# [Assignment]
Find "implementation parameters, run" and "Remaining max-slew budget" in the records below. Copy the lines holding them and every line between, exactly, and no others.

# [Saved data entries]
■ ■ ■

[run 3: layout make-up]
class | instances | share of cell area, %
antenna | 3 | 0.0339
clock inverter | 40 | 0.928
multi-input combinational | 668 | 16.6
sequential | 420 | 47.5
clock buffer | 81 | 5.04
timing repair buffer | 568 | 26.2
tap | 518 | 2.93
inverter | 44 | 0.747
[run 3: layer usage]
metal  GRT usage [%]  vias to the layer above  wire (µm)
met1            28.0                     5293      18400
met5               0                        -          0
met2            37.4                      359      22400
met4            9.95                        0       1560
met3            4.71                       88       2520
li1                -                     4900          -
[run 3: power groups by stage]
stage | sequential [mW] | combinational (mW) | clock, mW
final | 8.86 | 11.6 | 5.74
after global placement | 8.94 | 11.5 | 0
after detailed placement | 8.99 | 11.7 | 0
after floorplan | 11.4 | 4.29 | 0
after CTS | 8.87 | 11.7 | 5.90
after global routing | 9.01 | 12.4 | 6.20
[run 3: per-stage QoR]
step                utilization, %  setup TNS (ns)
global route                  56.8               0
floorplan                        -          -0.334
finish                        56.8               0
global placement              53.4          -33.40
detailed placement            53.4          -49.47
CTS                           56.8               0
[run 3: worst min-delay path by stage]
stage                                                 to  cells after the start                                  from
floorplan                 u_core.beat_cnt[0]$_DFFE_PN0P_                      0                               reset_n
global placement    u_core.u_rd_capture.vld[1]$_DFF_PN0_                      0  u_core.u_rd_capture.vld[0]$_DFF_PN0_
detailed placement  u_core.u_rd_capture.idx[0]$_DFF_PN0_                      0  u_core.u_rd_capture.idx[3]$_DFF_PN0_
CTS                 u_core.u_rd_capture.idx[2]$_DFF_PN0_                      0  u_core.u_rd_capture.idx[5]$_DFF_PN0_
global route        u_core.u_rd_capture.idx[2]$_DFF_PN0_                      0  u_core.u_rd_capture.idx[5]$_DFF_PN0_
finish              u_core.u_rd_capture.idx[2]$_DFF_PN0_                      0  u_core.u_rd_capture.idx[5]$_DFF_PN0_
**src/rtl/spec_frame_ctrl_pkg.sv**
```systemverilog
// Shared types and constants for the lidar power-spectrum frame sequencer.
package spec_ctrl_pkg;

  typedef enum logic [2:0] {
    IDLE      = 3'd0,
    ARMED     = 3'd1,
    WAIT_DATA = 3'd2,
    LOAD      = 3'd3,
    DRAIN     = 3'd4
  } state_e;

  localparam int FFT_LEN_C    = 1024;
  localparam int HALF_LEN_C   = 512;
  localparam int BIN_W_C      = 9;
  localparam int LOAD_W_C     = 10;
  localparam int FIFO_CNT_W_C = 14;

endpackage

```
**src/rtl/spec_frame_ctrl_if.sv**
```systemverilog
// Handshake/bus bundle between the frame sequencer and the FIFO/FFT/accumulator.
// Optional TRIG_MISS_CNT_EN adds the missed-trigger counter signal.
interface spec_frame_ctrl_if #(
  parameter int GATE_W = 3
);
  import spec_ctrl_pkg::*;

  logic                          run;
  logic                          trig;
  logic [FIFO_CNT_W_C-1:0]       fifo_cnt;
  logic                          fifo_rd_en;
  logic                          fft_start;
  logic                          ps_valid;
  logic [GATE_W+BIN_W_C-1:0]     acc_addr;
  logic                          acc_we;
  logic                          acc_first;
  logic                          busy;
  logic                          done;
  logic                          trig_miss;
`ifdef TRIG_MISS_CNT_EN
  logic [15:0]                   trig_miss_cnt;
`endif

  modport slave (
    input  run, trig, fifo_cnt, ps_valid,
`ifdef TRIG_MISS_CNT_EN
    output trig_miss_cnt,
`endif
    output fifo_rd_en, fft_start, acc_addr, acc_we, acc_first, busy, done, trig_miss
  );

  modport master (
    output run, trig, fifo_cnt, ps_valid,
`ifdef TRIG_MISS_CNT_EN
    input  trig_miss_cnt,
`endif
    input  fifo_rd_en, fft_start, acc_addr, acc_we, acc_first, busy, done, trig_miss
  );

endinterface

```
**src/rtl/spec_frame_ctrl_bin_tracker.sv**
```systemverilog
// Output-side tracker: counts returned power bins per gate and drives the
// accumulator address/strobe one cycle after each valid bin.
module spec_bin_tracker
  import spec_ctrl_pkg::*;
#(
  parameter int N_GATES = 8,
  parameter int GATE_W  = 3
) (
  input  logic                      clk,
  input  logic                      rst,
  input  logic                      ps_valid_i,
  input  logic                      active_i,
  input  logic                      first_i,
  output logic [GATE_W+BIN_W_C-1:0] acc_addr_o,
  output logic                      acc_we_o,
  output logic                      acc_first_o,
  output logic                      pulse_complete_o
);

  logic [BIN_W_C-1:0]        bin_q, bin_d;
  logic [GATE_W-1:0]         gate_q, gate_d;
  logic [GATE_W+BIN_W_C-1:0] addr_q, addr_d;
  logic                      we_q, we_d;
  logic                      first_q, first_d;
  logic                      pc_q, pc_d;
  logic                      fire_s;
  logic                      bin_last_s;
  logic                      gate_last_s;

  assign fire_s      = ps_valid_i && active_i;
  assign bin_last_s  = (bin_q == BIN_W_C'(HALF_LEN_C - 1));
  assign gate_last_s = (gate_q == GATE_W'(N_GATES - 1));

  // Bin/gate counters advance only on accepted bins; IDLE traffic is dropped.
  always_comb begin
    bin_d   = bin_q;
    gate_d  = gate_q;
    addr_d  = addr_q;
    first_d = first_q;
    we_d    = fire_s;
    pc_d    = fire_s && bin_last_s && gate_last_s;
    if (fire_s) begin
      addr_d  = {gate_q, bin_q};
      first_d = first_i;
      if (bin_last_s) begin
        bin_d = '0;
        if (gate_last_s) begin
          gate_d = '0;
        end else begin
          gate_d = gate_q + GATE_W'(1);
        end
      end else begin
        bin_d = bin_q + BIN_W_C'(1);
      end
    end else begin
      bin_d = bin_q;
    end
  end

  always_ff @(posedge clk or posedge rst) begin
    if (rst) begin
      bin_q   <= '0;
      gate_q  <= '0;
      addr_q  <= '0;
      we_q    <= 1'b0;
      first_q <= 1'b0;
      pc_q    <= 1'b0;
    end else begin
      bin_q   <= bin_d;
      gate_q  <= gate_d;
      addr_q  <= addr_d;
      we_q    <= we_d;
      first_q <= first_d;
      pc_q    <= pc_d;
    end
  end

  assign acc_addr_o       = addr_q;
  assign acc_we_o         = we_q;
  assign acc_first_o      = first_q;
  assign pulse_complete_o = pc_q;

endmodule

```
**src/rtl/spec_frame_ctrl.sv**
```systemverilog
// Frame sequencer for range-gated lidar spectra: drains N_GATES frames per
// trigger into the FFT and accumulates N_PULSES pulses. Optional: TRIG_MISS_CNT_EN.
module spec_frame_ctrl
  import spec_ctrl_pkg::*;
#(
  parameter int N_GATES  = 8,
  parameter int N_PULSES = 100,
  parameter int GATE_W   = 3,
  parameter int PULSE_W  = 16
) (
  input  logic             clk,
  input  logic             rst,
  spec_frame_ctrl_if.slave bus
);

  state_e               state_q, state_d;
  logic [PULSE_W-1:0]   pulse_cnt_q, pulse_cnt_d;
  logic [GATE_W-1:0]    in_gate_q, in_gate_d;
  logic [LOAD_W_C-1:0]  load_cnt_q, load_cnt_d;
  logic                 run_q;
  logic                 busy_q, busy_d;
  logic                 done_q, done_d;
  logic                 trig_miss_q, trig_miss_d;
  logic                 rd_en_q, rd_en_d;
  logic                 pend_q, pend_d;
  logic                 fft_start_s;
  logic                 run_rise_s;
  logic                 start_s;
  logic                 miss_s;
  logic                 pulse_complete_s;

  assign run_rise_s = bus.run && !run_q;
  assign start_s    = (state_q == IDLE) && run_rise_s;
  assign miss_s     = bus.trig && (state_q != ARMED);

  // Input-side sequencing; pend remembers a pulse completion seen before DRAIN.
  always_comb begin
    state_d     = state_q;
    pulse_cnt_d = pulse_cnt_q;
    in_gate_d   = in_gate_q;
    load_cnt_d  = load_cnt_q;
    busy_d      = busy_q;
    done_d      = 1'b0;
    fft_start_s = 1'b0;
    pend_d      = pend_q || pulse_complete_s;
    if (miss_s) begin
      trig_miss_d = 1'b1;
    end else begin
      trig_miss_d = trig_miss_q;
    end
    case (state_q)
      IDLE: begin
        if (run_rise_s) begin
          state_d     = ARMED;
          busy_d      = 1'b1;
          pulse_cnt_d = '0;
          trig_miss_d = 1'b0;
          pend_d      = 1'b0;
        end else begin
          state_d = IDLE;
        end
      end
      ARMED: begin
        if (bus.trig) begin
          state_d   = WAIT_DATA;
          in_gate_d = '0;
        end else begin
          state_d = ARMED;
        end
      end
      WAIT_DATA: begin
        if (bus.fifo_cnt >= FIFO_CNT_W_C'(FFT_LEN_C)) begin
          state_d     = LOAD;
          fft_start_s = 1'b1;
          load_cnt_d  = '0;
        end else begin
          state_d = WAIT_DATA;
        end
      end
      LOAD: begin
        if (load_cnt_q == LOAD_W_C'(FFT_LEN_C - 1)) begin
          if (in_gate_q < GATE_W'(N_GATES - 1)) begin
            in_gate_d = in_gate_q + GATE_W'(1);
            state_d   = WAIT_DATA;
          end else begin
            state_d = DRAIN;
          end
        end else begin
          load_cnt_d = load_cnt_q + LOAD_W_C'(1);
        end
      end
      DRAIN: begin
        if (pend_q || pulse_complete_s) begin
          pend_d = 1'b0;
          if (pulse_cnt_q < PULSE_W'(N_PULSES - 1)) begin
            pulse_cnt_d = pulse_cnt_q + PULSE_W'(1);
            state_d     = ARMED;
          end else begin
            state_d = IDLE;
            busy_d  = 1'b0;
            done_d  = 1'b1;
          end
        end else begin
          state_d = DRAIN;
        end
      end
      default: begin
        state_d = IDLE;
        busy_d  = 1'b0;
      end
    endcase
    rd_en_d = (state_d == LOAD);
  end

  always_ff @(posedge clk or posedge rst) begin
    if (rst) begin
      state_q     <= IDLE;
      pulse_cnt_q <= '0;
      in_gate_q   <= '0;
      load_cnt_q  <= '0;
      run_q       <= 1'b0;
      busy_q      <= 1'b0;
      done_q      <= 1'b0;
      trig_miss_q <= 1'b0;
      rd_en_q     <= 1'b0;
      pend_q      <= 1'b0;
    end else begin
      state_q     <= state_d;
      pulse_cnt_q <= pulse_cnt_d;
      in_gate_q   <= in_gate_d;
      load_cnt_q  <= load_cnt_d;
      run_q       <= bus.run;
      busy_q      <= busy_d;
      done_q      <= done_d;
      trig_miss_q <= trig_miss_d;
      rd_en_q     <= rd_en_d;
      pend_q      <= pend_d;
    end
  end

`ifdef TRIG_MISS_CNT_EN
  logic [15:0] miss_cnt_q, miss_cnt_d;

  // Saturating count of ignored triggers, cleared when a run starts.
  always_comb begin
    if (start_s) begin
      miss_cnt_d = 16'h0000;
    end else if (miss_s && (miss_cnt_q != 16'hFFFF)) begin
      miss_cnt_d = miss_cnt_q + 16'h0001;
    end else begin
      miss_cnt_d = miss_cnt_q;
    end
  end

  always_ff @(posedge clk or posedge rst) begin
    if (rst) begin
      miss_cnt_q <= 16'h0000;
    end else begin
      miss_cnt_q <= miss_cnt_d;
    end
  end

  assign bus.trig_miss_cnt = miss_cnt_q;
`endif

  spec_bin_tracker #(
    .N_GATES (N_GATES),
    .GATE_W  (GATE_W)
  ) u_tracker (
    .clk              (clk),
    .rst              (rst),
    .ps_valid_i       (bus.ps_valid),
    .active_i         (busy_q),
    .first_i          (pulse_cnt_q == '0),
    .acc_addr_o       (bus.acc_addr),
    .acc_we_o         (bus.acc_we),
    .acc_first_o      (bus.acc_first),
    .pulse_complete_o (pulse_complete_s)
  );

  assign bus.fifo_rd_en = rd_en_q;
  assign bus.fft_start  = fft_start_s;
  assign bus.busy       = busy_q;
  assign bus.done       = done_q;
  assign bus.trig_miss  = trig_miss_q;

endmodule

```
**src/flat_wrapper.sv**
```systemverilog
// flat-port wrapper written by rule: the top's interface ports become plain ports
module spec_frame_ctrl_flat import spec_ctrl_pkg::*;
#(
  parameter int N_GATES  = 8,
  parameter int N_PULSES = 100,
  parameter int GATE_W   = 3,
  parameter int PULSE_W  = 16
)
  (clk, rst, bus_run, bus_trig, bus_fifo_cnt, bus_ps_valid, bus_fifo_rd_en, bus_fft_start, bus_acc_addr, bus_acc_we, bus_acc_first, bus_busy, bus_done, bus_trig_miss);
  spec_frame_ctrl_if #(.GATE_W(GATE_W)) bus_i ();
  input  logic clk;
  input  logic rst;
  input wire logic [$bits(bus_i.run)-1:0] bus_run;
  input wire logic [$bits(bus_i.trig)-1:0] bus_trig;
  input wire logic [$bits(bus_i.fifo_cnt)-1:0] bus_fifo_cnt;
  input wire logic [$bits(bus_i.ps_valid)-1:0] bus_ps_valid;
  output wire logic [$bits(bus_i.fifo_rd_en)-1:0] bus_fifo_rd_en;
  output wire logic [$bits(bus_i.fft_start)-1:0] bus_fft_start;
  output wire logic [$bits(bus_i.acc_addr)-1:0] bus_acc_addr;
  output wire logic [$bits(bus_i.acc_we)-1:0] bus_acc_we;
  output wire logic [$bits(bus_i.acc_first)-1:0] bus_acc_first;
  output wire logic [$bits(bus_i.busy)-1:0] bus_busy;
  output wire logic [$bits(bus_i.done)-1:0] bus_done;
  output wire logic [$bits(bus_i.trig_miss)-1:0] bus_trig_miss;
  assign bus_i.run = bus_run;
  assign bus_i.trig = bus_trig;
  assign bus_i.fifo_cnt = bus_fifo_cnt;
  assign bus_i.ps_valid = bus_ps_valid;
  assign bus_fifo_rd_en = bus_i.fifo_rd_en;
  assign bus_fft_start = bus_i.fft_start;
  assign bus_acc_addr = bus_i.acc_addr;
  assign bus_acc_we = bus_i.acc_we;
  assign bus_acc_first = bus_i.acc_first;
  assign bus_busy = bus_i.busy;
  assign bus_done = bus_i.done;
  assign bus_trig_miss = bus_i.trig_miss;
  spec_frame_ctrl #(.N_GATES(N_GATES), .N_PULSES(N_PULSES), .GATE_W(GATE_W), .PULSE_W(PULSE_W)) u_core (.clk(clk), .rst(rst), .bus(bus_i));
endmodule
```
**config.mk**
```make
export PLATFORM = sky130hd
export DESIGN_NAME = spec_frame_ctrl_flat
export DESIGN_NICKNAME = d
export VERILOG_FILES = /design/src/rtl/spec_frame_ctrl_pkg.sv /design/src/rtl/spec_frame_ctrl_if.sv /design/src/rtl/spec_frame_ctrl_bin_tracker.sv /design/src/rtl/spec_frame_ctrl.sv /design/src/flat_wrapper.sv
export SDC_FILE = /design/constraint.sdc
export NUM_CORES = 1
export LEC_CHECK = 0
export CORE_MARGIN = 2
export CORE_UTILIZATION = 52
export CTS_BUF_LIST = sky130_fd_sc_hd__clkbuf_8
export DETAILED_ROUTE_END_ITERATION = 8
export GPL_ROUTABILITY_DRIVEN = 0
export PLACE_DENSITY_LB_ADDON = 0.1
export SLEW_MARGIN = 0
export SYNTH_ARGS = -nofsm -noshare
export SYNTH_HDL_FRONTEND = slang
export SYNTH_SLANG_ARGS = --single-unit
```
**constraint.sdc**
```tcl
create_clock -name clk -period 2.1 [get_ports clk]
set_clock_uncertainty 0.05 [all_clocks]
set_input_delay 0.42 -clock clk [delete_from_list [all_inputs] [get_ports clk]]
set_output_delay 0.42 -clock clk [all_outputs]
set_load 0.01 [all_outputs]
```
==> implementation parameters, run 1 <==
Parameter                              Value

Outcome
  Outcome ... finished, final reports clean

Power and ir drop
  Combinational share of power ... 11.1%
  Power share of the sequential group ... 53.8%
  Net switching power of the design ... 0.0007098 W
  Internal ... 0.001950 W
  LEAKAGE ... 1.893 nW
  Power per Cell Area ... 693.5 nW/um^2
  Highest ir drop seen on vdd ... 533.9 uV
  Switching power share of the total ... 26.69%
  Clock share of power ... 35.2%
  Post-layout power ... 0.002660 W

Timing
  Crit path time final ... 2.060 ns
  Total Negative Setup Slacks ... 0 ns
  Post-route worst hold slack ... 0.3527 ns
  Remaining max-slew budget at the tightest pin ... 68.66%
  Part of the cycle the worst path needs ... 98.10%
  Number of failing setup endpoints in the final timing report ... 0
  Count of endpoints failing hold in the final timing report ... 0
  Final Max Tran Viols ... 0
  Final setup margin ... 0.03985 ns
  Peak Freq ... 485.4 MHz
  Actual transition at the worst max-transition pin ... 0.4680 ns

Placement
  DP Wirelength ... 4415 um
  Number of cells after detailed placement ... 426
  Number of buffers inserted by port buffering ... 27
  Setup slack after placement ... -0.2918 ns

Critical path
  Critical path startpoint category ... flip-flop
  Arrival time at the worst endpoint ... 2.24 ns
  Slowest CP cell ... a2111o_1
  Category of the worst setup path capture point ... flip-flop
  Delay contributed by the slowest stage of the critical path ... 0.49 ns
  Worst path buffer plus inverter count ... 0
  Critical-path cell list ... ha_2 > or3_4 > a2111o_1 > or2_1 > a31o_1
  Critical path data required time ... 2.28 ns
  Class of the most critical setup path ... reg2reg
  Biggest fanout along the worst timing path ... 4
  Cell class contributing the biggest share of worst-path delay ... compound AO/OA/AOI/OAI gates

Final layout
  Final antenna diode count ... 0
  Final nets ... 393
  Highest-count cells in the layout ignoring fill and taps ... dfrtp_1, nand2_1, buf_4
  Final Non-Filler Cells ... 443
  Area growth from synthesis to layout ... 24.80%
  Most common library cell in the layout ignoring fill and taps ... dfrtp_1
  Share of post-route cells with drive strength above 1 ... 15.36%

Clock network
  CTS tree ... done
  H-Tree Level Count ... 3
  Later-pin clock latency in the skew report ... 0.34 ns
  Max Root-Sink Buffers ... 2
  TritonCTS Buffers ... 9
  Clk root buf ... clkbuf_8
  TritonCTS sink count ... 65
  Clock transition at the register clock pins on the worst setup and hold paths after CTS ... 0.08 ns

Synthesis
  Most area-hungry cell type in the Yosys netlist ... dfrtp_1
  Synthesized area divided by synthesized cell count ... 9.818 um^2
  Total number of yosys warnings ... 0
  Syn Inst Count ... 313
  Post-synthesis net count ... 340
  Share of synthesized registers carrying an async set or reset ... 100.0%
  Share of Yosys cell area claimed by the top area cell type ... 52.93%
  Ranking of synthesized cells by area ... dfrtp_1, nand2_1, ha_1, mux2i_1, nand3_1
  Number of flops mapped to enable cells by yosys ... 0
  Portion of the post-synthesis area used by sequential elements ... 52.93%
  Summed instance area of the synthesized netlist ... 3073 um^2
  Yosys cell types ... 47
  FF+latch count, synth ... 65
  Synth Flop Type ... dfrtp_1

Floorplanning
  Horizontal die dimension ... 80.88 um
  Height of the die ... 80.88 um
  Core footprint ... 5608 um^2
  Die area ... 6541 um^2
  Top Ports ... 38
  Cell row count ... 27
  Starting Density ... 54.80%

Detailed routing
  Via count ... 2435
  Average wire per standard cell ... 14.28 um
  Met3 Wirelength ... 154 um
  Number of iterations in the first detailed-routing pass ... 4
  Count of routing violations after the opening detailed-route iteration ... 100
  Residual antenna-violating net count after detailed routing ... 0
  Met1 Routed Length ... 3114 um
  Number of remaining DRC errors ... 0
  Length of routed met2 wiring ... 2939 um
  Number of vias per cell ... 5.497
  Highest layer used for signal routing ... met4
  Wire length reported by the detailed router ... 6326 um

GRT
  Pin count of the biggest net entering global routing ... 25
  Global-route wire length before repair ... 10960 um
  Total Routing Usage GR ... 21.79%
  Antenna violations before repair ... 0
  GRT Residual Overflow ... 0
  Vias in the first global route ... 2384

Worst hold path
  Type of the worst min-delay path ... in2async

Run
  Max capacitance violation total ... 0
timing repair:
| item | 4_1_cts | 5_1_grt |
|---|---|---|
| pin swaps | 1 | 3 |
| setup buffers | 0 | 1 |
| gates resized for setup | 4 | 9 |
| hold buffers | 0 | 0 |
| setup endpoints to repair | 2 | 2 |
layout make-up:
cell class / instances / area, um^2
flip-flops and latches: 65 / 1627
clock inverters: 6 / 36.28
multi-input cells: 223 / 1379
inverters: 11 / 41.29
fillers: 445 / 1773
clock buffers: 10 / 137.6
well taps: 72 / 90.09
repair buffers: 56 / 524.3
path summary, 6_finish.rpt:
check,start,endpoint,slack (ns),cells past startpoint
min in group clk,u_core.u_tracker.acc_addr_o[0],u_core.u_tracker.acc_addr_o[0],0.43,2
setup / recovery,u_core.pulse_cnt_q[1],u_core.pulse_cnt_q[1],0.04,5
setup reg to reg,u_core.pulse_cnt_q[1],u_core.pulse_cnt_q[1],0.04,5
max in group asynchronous,rst,u_core.load_cnt_q[8],1.16,3
hold / removal,rst,u_core.u_tracker.acc_addr_o[0],0.35,2
hold reg to reg,u_core.u_tracker.acc_addr_o[0],u_core.u_tracker.acc_addr_o[0],0.43,2
sequential cells by signal, summed over array words and instances (netlist names), 3 cells and up:
register / cells
u_core.in_gate_q: 3
u_core.u_tracker.acc_addr_o: 12
u_core.pulse_cnt_q: 16
u_core.u_tracker.bin_q: 9
u_core.state_q: 3
u_core.u_tracker.gate_q: 3
u_core.load_cnt_q: 10
stage by stage:
step / cell area (um^2) / utilization [%]
2_1_floorplan: 3073 / -
3_3_place_gp: 3615 / 64.46
3_5_place_dp: 3615 / 64.46
4_1_cts: 3796 / 67.69
5_1_grt: 3835 / 68.38
6_report: 3835 / 68.38
metal layers:
layer | up-vias | global-route usage [%]
met1 | 1177 | 30.84
met5 | - | 0
met4 | 0 | 9.661
met3 | 11 | 3.333
met2 | 34 | 33.39
li1 | 1213 | -
cell usage after synthesis, types with 2 or more instances:
cell      number
dfrtp_1       65
nand2_1       64
nand3_1       15
clkbuf_1      12
and2_1        11
inv_1         11
nor2_1        11
nand2b_1      10
nor4_1        10
a21oi_1        9
and3_1         9
mux2i_1        9
o21ai_0        9
ha_1           8
nand4_1        6
or3_1          5
o31ai_1        4
nand3b_1       3
nor3_1         3
or4_1          3
xor2_1         3
a22o_1         2
a31o_2         2
a31oi_1        2
and4_1         2
nor4bb_1       2
o211ai_1       2
o41ai_1        2
power by group through the flow:
stage	Combinational [W]	Clock [W]	Sequential, W
after CTS	0.000299	0.000957	0.00143
after floorplan	0.000142	0	0.00145
final	0.000294	0.000935	0.00143
after global routing	0.000336	0.00100	0.00144
after global placement	0.000290	0	0.00145
after detailed placement	0.000296	0	0.00145
cell families after synthesis:
logic type / Yosys count / synth area share [%]
simple gates: 162 / 27.48
fa+ha+maj: 8 / 3.257
flops: 65 / 52.93
buf+inv: 25 / 3.094
compound gates: 40 / 9.080
mux: 10 / 3.298
xor+xnor: 3 / 0.8552
No activity file was read; power rests on OpenSTA's default activity.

■ ■ ■

# [Reply]
==> implementation parameters, run 1 <==
Parameter                              Value

Outcome
  Outcome ... finished, final reports clean

Power and ir drop
  Combinational share of power ... 11.1%
  Power share of the sequential group ... 53.8%
  Net switching power of the design ... 0.0007098 W
  Internal ... 0.001950 W
  LEAKAGE ... 1.893 nW
  Power per Cell Area ... 693.5 nW/um^2
  Highest ir drop seen on vdd ... 533.9 uV
  Switching power share of the total ... 26.69%
  Clock share of power ... 35.2%
  Post-layout power ... 0.002660 W

Timing
  Crit path time final ... 2.060 ns
  Total Negative Setup Slacks ... 0 ns
  Post-route worst hold slack ... 0.3527 ns
  Remaining max-slew budget at the tightest pin ... 68.66%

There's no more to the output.